Advanced Programming in the UNIX Environment, 3rd Edition

Category: Programming
Author: W. Richard Stevens, Stephen A. Rago
4.6
All Stack Overflow 13
This Year Stack Overflow 2
This Month Stack Overflow 4

Comments

by _osorin_   2022-10-11
I would like to take it a step further and ask a question that has been bothering me a while. On my time in the academy I studied the following two books (regarding C):

[1] Advanced Programming in the UNIX Environment https://www.amazon.com/Advanced-Programming-UNIX-Environment...

[2] C Programming Language https://www.amazon.com/Programming-Language-2nd-Brian-Kernig...

In combination with other classes (and books) on networking, operation systems, data structures we covered a big variance of use cases with C. My question is: How do I take this to the next level? For example I feel I never missed a concept from those classes but when I see C code posted on a thread here it's probably something completely unreadable and complex. Can anyone provide resources to advance a little? What should I study if my goal is to make good and useful modern C software?

I feel like my typing is a bit abstract but I will be happy to clarify.

PS Yes, I've heard of C++ and Rust ;P

by bradfitz   2022-06-26
The Linux Programming Interface: https://man7.org/tlpi/

Advanced Programming in the UNIX Environment, 3rd Edition: https://www.amazon.com/gp/product/0321637739

by acomjean   2021-02-05
neat.

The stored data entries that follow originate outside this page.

==> flow/design.v (excerpt) <==
module TIA(A,  
			Din,  
			Dout,  
			CS_n,  
			CS,  
			R_W_n,  
			RDY,  
			MASTERCLK,  
			BUS_EN,  
			idump_in,  
			Ilatch,  
			HSYNC,  
			HBLANK,  
			VSYNC,  
			VBLANK,  
			COLOROUT,  
			RES_n,  
			audv0,  
			audv1);  
   input [5:0] A;
   input [7:0] Din;
   output [7:0] Dout;
   input [2:0] 	CS_n;
   input 	CS;
   input 	R_W_n;
   output 	RDY;
   input 	MASTERCLK;
   input 	BUS_EN;
   input [1:0] 	Ilatch; 			 
   input [3:0] 	idump_in; 		 
   output 	HSYNC, HBLANK;
   output 	VSYNC, VBLANK;
   output [7:0] COLOROUT;
   input wire	RES_n;
   output reg [3:0] audv0, audv1;
   reg [7:0] 	Dout;
   wire 	HSYNC;
   reg 		VSYNC, VBLANK;
   reg [7:0] 	hCount;
   reg [3:0] 	hCountReset;
   reg clk_30;
   reg [7:0] clk_30_count;
   wire [3:0] Idump;
   wire [1:0] latchedInputsValue;
   reg 	      inputLatchEnabled, inputLatchReset;
   reg [1:0]  latchedInputs;
   always @(posedge MASTERCLK  )  
   begin
		if (~RES_n) begin
			hCount <= 8'd0;
			hCountReset[3:1] <= 3'd0;
			clk_30 <= 0;
			clk_30_count <= 0;
			latchedInputs <= 2'b11;
		end
		else begin
			if (inputLatchReset)
				 latchedInputs <= 2'b11;
			 else
				 latchedInputs <= latchedInputs & Ilatch;
			if (clk_30_count == 57) begin
				 clk_30 <= ~clk_30;
				 clk_30_count <= 0;
			 end else begin
				 clk_30_count <= clk_30_count + 1;
			 end
	 		 if ((hCountReset[3]) ||(hCount == 8'd227))			 
			    hCount <= 8'd0;
			 else
				 hCount <= hCount + 8'd1;
			 hCountReset[3:1] <= hCountReset[2:0];
		end
   end  
   assign HSYNC = (hCount >= 8'd20) && (hCount <  8'd36);
   assign HBLANK = (hCount < 8'd68);
   reg [7:0] player0Pos, r_player0Pos, player1Pos, r_player1Pos, missile0Pos, missile1Pos, ballPos;
   reg [4:0] player0Size, player1Size;
   reg [7:0] player0Color, player1Color, ballColor, pfColor, bgColor;
   reg [3:0] player0Motion, player1Motion, missile0Motion, missile1Motion,
				 ballMotion;
  ...
Size: roughly 57 I/O pins, ~0.020 mm^2 of cells after synthesis.
Settings: LEC_CHECK=0, ABC_AREA=1, CAP_MARGIN=40, CORE_MARGIN=2, CORE_UTILIZATION=72, CTS_CLUSTER_DIAMETER=363, CTS_CLUSTER_SIZE=15, GPL_ROUTABILITY_DRIVEN=0, HOLD_SLACK_MARGIN=0.07, MAX_ROUTING_LAYER=met4, PLACE_DENSITY_LB_ADDON=0.01, SETUP_SLACK_MARGIN=0.41, SLEW_MARGIN=20; clock period 6.06 ns.
run.sh (not shown) runs the stock make flow with config.mk's settings and CLKGATE_MAP_FILE=.
Next try:
- ABC_AREA: 1 -> unset
- CAP_MARGIN: 40 -> 20
- CORE_UTILIZATION: 72 -> 40
- CTS_CLUSTER_DIAMETER: 363 -> unset
- CTS_CLUSTER_SIZE: 15 -> unset
- GPL_ROUTABILITY_DRIVEN: 0 -> unset
- HOLD_SLACK_MARGIN: 0.07 -> unset
- MAX_ROUTING_LAYER: met4 -> unset
- PLACE_DENSITY: unset -> 0.6
- PLACE_DENSITY_LB_ADDON: 0.01 -> unset
- SETUP_SLACK_MARGIN: 0.41 -> unset
- clock period: 6.06 -> 10.9 ns (I/O delays scaled with it)
=> Synthesized area went up by a little under a tenth. Die area went up by well over a third. Sequential share of layout area went down by 1.6 points. Critical path depth is lower by 11. Worst setup slack improves by 0.74 ns. Sequential power falls by well over a third.
Next try:
- ABC_AREA: unset -> 1
- CORE_UTILIZATION: 40 -> 72
- CTS_CLUSTER_DIAMETER: unset -> 287
- clock period: 10.9 -> 6.58 ns (I/O delays scaled with it)
=>
- power came out higher by well over a third
- sequential power went up by well over a third
- via count rose by roughly a tenth
- wire length shrinks by a little under a tenth
- setup slack loses 0.69 ns
Next try:
- CTS_CLUSTER_DIAMETER: 287 -> 363
- CTS_CLUSTER_SIZE: unset -> 15
- GPL_ROUTABILITY_DRIVEN: unset -> 0
- MAX_ROUTING_LAYER: unset -> met4
- PLACE_DENSITY: 0.6 -> unset
- PLACE_DENSITY_LB_ADDON: unset -> 0.01
- SETUP_SLACK_MARGIN: unset -> 0.39
- clock period: 6.58 -> 6.06 ns (I/O delays scaled with it)
Worst setup slack got worse by 0.12 ns. Via count rises by 2.6%. Clock-buffer cell count falls by 19. Final cell count went up by 0.70%. Design area came out higher by 1.5%. Synthesized cell count does not change. Die size stays the same. Total power came out lower by 6.6%. Routed wire length grows by 1.7%. Non-clock buffer count rose by 50. Critical path depth falls by 4.
Next try:
- ABC_AREA: 1 -> unset
- CTS_CLUSTER_DIAMETER: 363 -> 30
- CTS_CLUSTER_SIZE: 15 -> 35
- GPL_ROUTABILITY_DRIVEN: 0 -> unset
- MAX_ROUTING_LAYER: met4 -> unset
- PLACE_DENSITY_LB_ADDON: 0.01 -> 0.28
- SETUP_SLACK_MARGIN: 0.39 -> 1.1
- clock period: 6.06 -> 8.52 ns (I/O delays scaled with it)
Result: Design area climbs by about 14%. Routed wire length climbs by 25%. Hold slack improved by 0.038 ns. Critical path depth falls by 9. Die area rises by 8.7%. Non-clock buffer count stays the same. Clock skew drops by 0.011 ns. Area after synthesis came out higher by about 9%. Setup slack is better by 0.59 ns.
No activity file was given, so power comes from the tool's default toggle rates.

Great way to explore the systems.

For me out of university, it was a co-workers books (some of which I ended up buying) that help me understand the role of UNIX better (I used the alpha machines at university, but was thrown into HPUX/Solaris at work..)

I think this was one: https://www.amazon.com/Advanced-Programming-UNIX-Environment...

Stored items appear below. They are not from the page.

run A:
==> flow/design.v (excerpt) <==
module axi_slave #(
    parameter AXI_ID_WD   = 2,
    parameter AXI_DATA_WD = 32,
    parameter AXI_ADDR_WD = 32,
    parameter AXI_STRB_WD = 4
    )(
    input                      S_AXI_ACLK,
    input                      S_AXI_ARESETN,
    input  [AXI_ADDR_WD-1 : 0] S_AXI_AWADDR,
    input  [AXI_ID_WD-1   : 0] S_AXI_AWID,
    input  [1 : 0]             S_AXI_AWBURST,
    input  [2 : 0]             S_AXI_AWSIZE,
    input  [7 : 0]             S_AXI_AWLEN,
    input                      S_AXI_AWVALID,
    output                     S_AXI_AWREADY,
    input  [AXI_DATA_WD-1 : 0] S_AXI_WDATA,
    input  [AXI_STRB_WD-1 : 0] S_AXI_WSTRB,
    input                      S_AXI_WLAST,
    input                      S_AXI_WVALID,
    output                     S_AXI_WREADY,
    output [AXI_ID_WD-1   : 0] S_AXI_BID,
    output [1 : 0]             S_AXI_BRESP,
    output                     S_AXI_BVALID,
    input                      S_AXI_BREADY,
    input  [AXI_ADDR_WD-1 : 0] S_AXI_ARADDR,
    input  [AXI_ID_WD-1   : 0] S_AXI_ARID,
    input  [1 : 0]             S_AXI_ARBURST,
    input  [2 : 0]             S_AXI_ARSIZE,
    input  [7 : 0]             S_AXI_ARLEN,
    input                      S_AXI_ARVALID,
    output                     S_AXI_ARREADY,
    output [AXI_DATA_WD-1 : 0] S_AXI_RDATA,
    output                     S_AXI_RLAST,
    output [AXI_ID_WD-1   : 0] S_AXI_RID,
    output [1 : 0]             S_AXI_RRESP,
    output                     S_AXI_RVALID,
    input                      S_AXI_RREADY
    );
Size in the first run: ~4,500 cells after synthesis, about 180 I/O pins.
clock: 10.0 ns
lec_check: 0
cap_margin: 20
cell_pad_in_sites_detail_placement: 2
cell_pad_in_sites_global_placement: 4
core_margin: 2
core_utilization: 30
place_density: 0.5
slew_margin: 20
run.sh (not shown) runs the stock make flow with config.mk's settings and CLKGATE_MAP_FILE=.
Inputs modified between run A and run B:
Settings: CTS_CLUSTER_DIAMETER: unset -> 396; SETUP_SLACK_MARGIN: unset -> 2.52; CTS_CLUSTER_SIZE: unset -> 98; CORE_UTILIZATION: 30 -> 51; the clock period (ns, I/O delays scaled along): 10.0 -> 11.1.
Results
Seen in the log of run B: DPL-0033 during detailed placement, after which the run never completed.
Reported for run A and run B, share of flip-flops with an asynchronous set or reset turned out identical to the last digit.
| yosys synthesis chip area | run A vs run B | ≈ equal |
Comparing run A against run B, there is no change at all in synthesized cell count.
Effective utilization at floorplan, run A and run B: higher on run B
Die boundary width for run B is lower than for run A.
Run B -> run A: synthesized area delta 0, exact match
Area share of fa/ha/maj cells after synthesis: run B vs run A, no meaningful difference
Taking run A as 1.0, run B lands at 0.77 on standard-cell row count.
On area enclosed by the die boundary, run A loses to run B.
Going from run A to run B, die outline height shrank by more than 10%.
Compared with run A, run B shows area of the placeable core lower by about 40%.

Of course a little out of date now, but a lot of the general concepts are the same.

Unix Power Tools helped me a lot as well. https://www.oreilly.com/library/view/unix-power-tools/059600...

How did others learn this stuff?

by anonymous   2019-07-21

Here are some hints:

  1. Use select() with a timeout
  2. Set the FD to O_NONBLOCK with fcntl
  3. Only read from the FD when FD_ISSET returns true
  4. Read until you get EWOULDBLOCK or EAGAIN (which indicate timeout). Repeat the loop if you see EINTR.

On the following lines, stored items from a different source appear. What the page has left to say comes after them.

==> inputs of 09-14 <==
==> flow/design.v <==
module mult32(input clk,
	      input rst,
	      input en,
	      input [31:0] a,
	      input [31:0] b,
	      output [31:0] z,
				output output_ready);
reg [49:0] temp_out ;
reg s_a, s_b, s_z;
reg [9:0] e_a, e_b, e_z;
reg [23:0] m_a, m_b, m_z;
reg guard, round, lonz;
reg [31:0] Z, temp2;
reg out_ready;
reg [31:0] z_q;
reg out_ready_q;
reg [5:0] diff2;
reg [15:0] val16;
reg [7:0] val8;
reg [3:0] val4;
always@(posedge clk)
begin
	if(rst == 1)
	begin
		Z = 32'd0;
		out_ready = 0;
	end
	else if(en == 0)
	begin
		out_ready = 0;
	end
	else if(en == 1)
	begin 
		s_a = a[31];
		s_b = b[31];
		e_a = a[30:23] - 127;
		e_b = b[30:23] - 127;
		m_a[22:0] = a[22:0];
		m_b[22:0] = b[22:0];
		m_a[23] = 1;
		m_b[23] = 1;
		if((e_a == 128 && m_a[22:0] != 0) || (e_b == 128 && m_b[22:0] != 0))
		begin
			Z[31] = 1;
			Z[30:23] = 8'hff;
			Z[22] = 1;
			Z[21:0] = 0;
			out_ready = 1;
		end
		else if(e_a == 128)
		begin
			if(($signed(e_b) == -127) && (m_b[22:0] == 0))
			begin
				Z[31] = 1;
				Z[30:23] = 8'hff;
				Z[22] = 1;
				Z[21:0] = 0;
				out_ready = 1;
			end
			else
			begin
				Z[31] = s_a ^ s_b;
				Z[30:23] = 8'hff;
				Z[22:0] = 0;
				out_ready = 1;
			end
		end
		else if(e_b == 128)
		begin
			if(($signed(e_a) == -127) && (m_a[22:0] == 0))
			begin
				Z[31] = 1;
				Z[30:23] = 8'hff;
				Z[22] = 1;
				Z[21:0] = 0;
				out_ready = 1;
			end
			else
			begin
				Z[31] = s_a ^ s_b;
				Z[30:23] = 8'hff;
				Z[22:0] = 0;
				out_ready = 1;
			end
		end
		else if($signed(e_a) == -127 && m_a[22:0] == 23'd0)  	
		begin	   
			Z[31] = s_a ^ s_b;
			Z[30:23] = 0;
			Z[22:0] = 0;
			out_ready = 1;
		end
		else if($signed(e_b) == -127 && m_b[22:0] == 23'd0)	
		begin	   
			Z[31] = s_a ^ s_b;
			Z[30:23] = 0;
			Z[22:0] = 0;
			out_ready = 1;
		end
		else
		begin
			s_z = s_a ^ s_b;
			e_z = e_a + e_b + 1;
			temp_out = m_a * m_b * 4;
			m_z = temp_out [49:26];
			guard = temp_out [25];
			round = temp_out [24];
			lonz = (temp_out[23:0] != 0);
			if(m_z[23] == 0)
			begin
				temp2 [23:0] = m_z[23:0];
				temp2 [31:24] = 0;
				if (temp2 == 0)
				begin 
					diff2 = 32;
				end
				else
				begin
    			diff2[5] = 1'b0;
  		  	diff2[4] = (temp2[31:16] == 16'b0);
    			val16 = diff2[4] ? temp2[15:0] : temp2[31:16];
    			diff2[3] = (val16[15:8] == 8'b0);
    			val8 = diff2[3] ? val16[7:0] : val16 [15:8];
    			diff2[2] = (val8[7:4] == 4'b0);
    			val4 = diff2[2] ? val8[3:0] : val8[7:4];
    			diff2[1] = (val4[3:2] == 2'b0);
    			diff2[0] = diff2[1] ? ~val4[1] : ~val4[3];
				end
				m_z = m_z << (diff2 - 8);
				e_z = e_z - (diff2 - 8);
			end
			if (guard && (round | lonz | m_z[0]))
			begin
				m_z = m_z + 1;
				if(m_z == 24'hffffff)
				begin
					e_z = e_z + 1;
				end
			end
			Z[22:0] = m_z [22:0];
			Z[31:23] = e_z [7:0] + 127;	
			Z[31] = s_z;
			if($signed(e_z) < -126)
			begin
				Z[31:0] = 0; 
			end
			if($signed(e_z) == -126 && m_z[23] == 0)
			begin
				Z[30:23] = 0;
			end	
			if($signed(e_z) > 127)
			begin
				Z[22:0] = 0;
				Z[30:23] = 8'hff;
				Z[31] = s_z;
			end
			out_ready = 1;		
		end
	end
	z_q <= Z;
	out_ready_q <= out_ready;
end
assign z = z_q;
assign output_ready = out_ready_q;
endmodule	
module adder32(input clk,
						 input rst,
						 input en,
						 input [31:0] a,
						 input [31:0] b,
						 output [31:0] z,
						 output output_ready);
reg s_a, s_b, s_z;
reg [9:0] e_a, e_b, e_z, e_min, diff;
reg [26:0] m_a, m_b;
reg [23:0] m_z;
reg [27:0] temp;
reg guard, round, lonz;
reg [31:0] Z, temp2;
reg out_ready;
reg [31:0] z_q;
reg out_ready_q;
reg [5:0] diff2;
reg [15:0] val16;
reg [7:0] val8;
reg [3:0] val4;
always@(posedge clk)
begin		
	if(rst == 1)
	begin
		diff = 0;
		diff2 = 0;
		Z = 32'd0;
		out_ready = 0;
		temp = 0;
	end
	else if (en == 0)
	begin
		out_ready = 0;
	end
	else if (en == 1)
	begin
		s_a = a[31];
		s_b = b[31];
		e_a = a[30:23] - 127;
		e_b = b[30:23] - 127;
		m_a[26] = 1;
		m_b[26] = 1;
		m_a [25:3]= a[22:0];
		m_b [25:3]= b[22:0];
		m_a [2:0] = 3'd0;
		m_b [2:0] = 3'd0;
		if((e_a == 128 && m_a[25:0] != 0) || (e_b == 128 && m_b[25:0] != 0))
		begin
			Z[31] = 1;
			Z[30:23] = 8'hff;
			Z[22] = 1;
			Z[21:0] = 0;
			out_ready = 1;
		end
		else if(e_a == 128)
		begin
			Z[31] = s_a;
			Z[30:23] = 8'hff;
			Z[22:0] = 0;
			out_ready = 1;
		end
		else if(e_b == 128)
		begin
			Z[31] = s_b;
			Z[30:23] = 8'hff;
			Z[22:0] = 0;
			out_ready = 1;
		end
		else if(($signed(e_a) == -127 && m_a[25:0] == 0) && ($signed(e_b) == -127 && m_b[25:0] == 0))
		begin	   
			Z[31] = s_a & s_b;
			Z[30:23] = 0;
			Z[22:0] = 0;
			out_ready = 1;
		end
		else if($signed(e_a) == -127 && m_a[25:0] == 0) 	
		begin	   
			Z[31] = s_b;
			Z[30:23] = e_b[7:0] + 127;
			Z[22:0] = m_b[25:3];
			out_ready = 1;
		end
		else if($signed(e_b) == -127 && m_b[25:0] == 0)  	
		begin	   
			Z[31] = s_a;
			Z[30:23] = e_a[7:0] + 127;
			Z[22:0] = m_a[25:3];
			out_ready = 1;
		end
		else if(($signed(e_a) == $signed(e_b)) && (m_a == m_b) && (s_a != s_b))			
		begin
			Z[31] = 0;
			Z[30:23] = 0;
			Z[22:0] = 0;
			out_ready = 1;
		end
		else
		begin
			if($signed(e_a) > $signed(e_b))
			begin
				diff = e_a - e_b;
				e_b = e_b + diff;
				m_b = m_b >> diff;
				m_b[0] = m_b[0] | m_b[1];
			end
			else if ($signed(e_a) < $signed(e_b))
			begin
				diff = e_b - e_a;
				e_a = e_a + diff;
				m_a = m_a >> diff;
				m_a[0] = m_a[0] | m_a[1];
			end
			e_z = e_a;
			if(s_a == s_b)
			begin
				temp = m_a + m_b;
				s_z = s_a;
			end
			else
			begin
				if(m_a >= m_b)
				begin
					temp = m_a - m_b;
					s_z = s_a;
				end
				else
				begin
					temp = m_b - m_a;
					s_z = s_b;
				end
			end
			if(temp[27] == 1)
			begin
				m_z = temp[27:4];
				e_z = e_z + 1;
				guard = temp[3];
				round = temp[2];
				lonz = temp[1] | temp[0];
			end
			else
			begin
				m_z = temp[26:3];
				guard = temp[2];
				round = temp[1];
				lonz = temp[0];
				m_z[0] = guard;
			end
			if(m_z [23] == 0)
			begin
				temp2 [23:0] = m_z;
				temp2 [31:24] = 0;
				if (temp2 == 0)
				begin 
					diff2 = 32;
				end
				else
				begin
    			diff2[5] = 1'b0;
  		  	diff2[4] = (temp2[31:16] == 16'b0);
    			val16 = diff2[4] ? temp2[15:0] : temp2[31:16];
    			diff2[3] = (val16[15:8] == 8'b0);
    			val8 = diff2[3] ? val16[7:0] : val16 [15:8];
    			diff2[2] = (val8[7:4] == 4'b0);
    			val4 = diff2[2] ? val8[3:0] : val8[7:4];
    			diff2[1] = (val4[3:2] == 2'b0);
    			diff2[0] = diff2[1] ? ~val4[1] : ~val4[3];
				end
				m_z = m_z << (diff2 - 8);
				e_z = e_z - (diff2 - 8);
			end
			if(guard && (round | lonz | m_z[0]))
			begin
				m_z = m_z + 1;
				if(m_z == 24'hffffff)
				begin
					e_z = e_z + 1;
				end
			end
			Z[22:0] = m_z [22:0];
			Z[30:23] = e_z[7:0] + 127;	
			Z[31] = s_z;
			if($signed(e_z) < -126)
			begin
				Z[31:0] = 0; 
			end
			if($signed(e_z) == -127 && m_z[23] == 0)
				Z[30:23] = 0;
			if ($signed(e_z) == -127 && m_z[23:0] == 24'h0)
			          Z[31] = 0;  
			if($signed(e_z) > 127)
			begin
				Z[22:0] = 0;
				Z[30:23] = 8'hff;
				Z[31] = s_z;
			end
			out_ready = 1;	
		end
	end
	z_q <= Z;
	out_ready_q <= out_ready;
end
assign z = z_q;
assign output_ready = out_ready_q;
endmodule
module PE (input [31:0] x, input [31:0] w, input [31:0] acc, output reg [31:0] res, input clk, output reg [31:0] wout);
  reg [31:0] S1;
  wire [31:0] addout,multout;
  always @(posedge clk) begin
    res <= addout;
    wout <= w;
  end
mult32 m1(.clk(clk),.en(1'b1),.rst(1'b0),.a(x),.b(w),.z(multout),.output_ready());
adder32 a1(.clk(clk),.en(1'b1),.rst(1'b0),.a(multout),.b(acc),.z(addout),.output_ready());
endmodule
==> flow/run.sh <==
#!/bin/bash
# the make line also repeats each setting of config.mk as NAME=value (left out here)
make -C /OpenROAD-flow-scripts/flow DESIGN_CONFIG=/design/flow/config.mk WORK_HOME=/design/flow/orfs CLKGATE_MAP_FILE= finish
==> flow/config.mk <==
export PLATFORM = sky130hd
export DESIGN_NAME = PE
export DESIGN_NICKNAME = PE
export VERILOG_FILES = /design/flow/design.v
export SDC_FILE = /design/flow/constraint.sdc
export NUM_CORES = 4
export LEC_CHECK = 0
export CAP_MARGIN = 20
export CORE_MARGIN = 2
export CORE_UTILIZATION = 40
export SLEW_MARGIN = 20
==> flow/constraint.sdc <==
create_clock -name core_clock -period 17.6 [get_ports {clk}]
set_input_delay 3.5200 -clock core_clock [delete_from_list [all_inputs] [get_ports {clk}]]
set_output_delay 3.5200 -clock core_clock [all_outputs]
set_load 0.01 [all_outputs]
==> 11-04: changes against 09-14 <==
--- a/flow/config.mk
+++ b/flow/config.mk
@@ -6,6 +6,11 @@
 export NUM_CORES = 4
 export LEC_CHECK = 0
+export ABC_AREA = 1
 export CAP_MARGIN = 20
 export CORE_MARGIN = 2
-export CORE_UTILIZATION = 40
+export CORE_UTILIZATION = 72
+export CTS_CLUSTER_DIAMETER = 374
+export CTS_CLUSTER_SIZE = 100
+export SETUP_SLACK_MARGIN = 3.22
 export SLEW_MARGIN = 20
+export TNS_END_PERCENT = 10
==> flow/constraint.sdc (replaced) <==
create_clock -name core_clock -period 13.1 [get_ports {clk}]
set_input_delay 2.6200 -clock core_clock [delete_from_list [all_inputs] [get_ports {clk}]]
set_output_delay 2.6200 -clock core_clock [all_outputs]
set_load 0.01 [all_outputs]
==> 02-25: changes against 09-14 <==
--- a/flow/config.mk
+++ b/flow/config.mk
@@ -6,6 +6,16 @@
 export NUM_CORES = 4
 export LEC_CHECK = 0
+export ABC_AREA = 1
 export CAP_MARGIN = 20
-export CORE_MARGIN = 2
-export CORE_UTILIZATION = 40
-export SLEW_MARGIN = 20
+export CELL_PAD_IN_SITES_DETAIL_PLACEMENT = 1
+export CELL_PAD_IN_SITES_GLOBAL_PLACEMENT = 3
+export CORE_ASPECT_RATIO = 0.82
+export CORE_MARGIN = 10
+export CORE_UTILIZATION = 68
+export CTS_CLUSTER_DIAMETER = 142
+export CTS_CLUSTER_SIZE = 48
+export MIN_ROUTING_LAYER = met2
+export PLACE_DENSITY_LB_ADDON = 0.21
+export SETUP_SLACK_MARGIN = 1.98
+export SLEW_MARGIN = 15
+export TNS_END_PERCENT = 55
==> flow/constraint.sdc (replaced) <==
create_clock -name core_clock -period 19.9 [get_ports {clk}]
set_input_delay 3.9800 -clock core_clock [delete_from_list [all_inputs] [get_ports {clk}]]
set_output_delay 3.9800 -clock core_clock [all_outputs]
set_load 0.01 [all_outputs]
==> ci_impl_report.md <==
### Metrics collected by this job

| Metric | Value |
|---|---|
| Cell Area, Synth | 41,800 um2 |
| HPWL Detailed | 148,000 um |
| First logged error message | [ERROR DPL-0033] detailed placement checks failed during check placement. |
| Status | aborted with a tool error |
| Stage at which the run stopped | clock tree synthesis (4_1_cts) |
| Largest type area fraction | 23.4% |
Source of the figures above: 11-04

Here is a better answer: go to your library and get a copy of Stephens out. I believe it's this book: http://www.amazon.com/Programming-Environment-Addison-Wesley-Professional-Computing/dp/0321637739 you want (all of his are great). However, this is still the canonical reference volume to teach you how to do this stuff and should be a core text for your course.

by anonymous   2019-07-21

System.in is an InputStream (i.e. a stream) associated with the stdin (a file descriptor that comes standard with an operating system process) of the JVM process that runs your program on the given operating system.

What is happening under the hood is quite eloquently described in the seminal work Advanced programming in Unix Environment by Stevens and Rago. Basically, the Java implementation delegates to the standard I/O library (written/ported by Dennis Ritchie some 40 years ago!) implementation on your operating system.

Two characteristics of the standard I/O library are of essence:

  1. It deals with streams, rather than files.
  2. It provides buffering, an intermediate place in the RAM of your computer that is utilized before the input stream is read from or the output stream is written to.

The standard I/O library chooses the defaults for the buffer carefully and the whole thrust is to minimize the number of read and write system calls thereby reducing the CPU time required to carry out the I/O operation. Based on how the buffering occurs, there are three flavors of the streams: fully-buffered, line-buffered and unbuffered.

Now, in the above book, following appears in section 5.4:

Most implementations default to the following types of buffering: Standard error is always unbuffered. All other streams are line buffered if they refer to a terminal device; otherwise, they are fully buffered. The four platforms discussed in this book follow these conventions for standard I/O buffering: standard error is unbuffered, streams open to terminal devices are line buffered, and all other streams are fully buffered.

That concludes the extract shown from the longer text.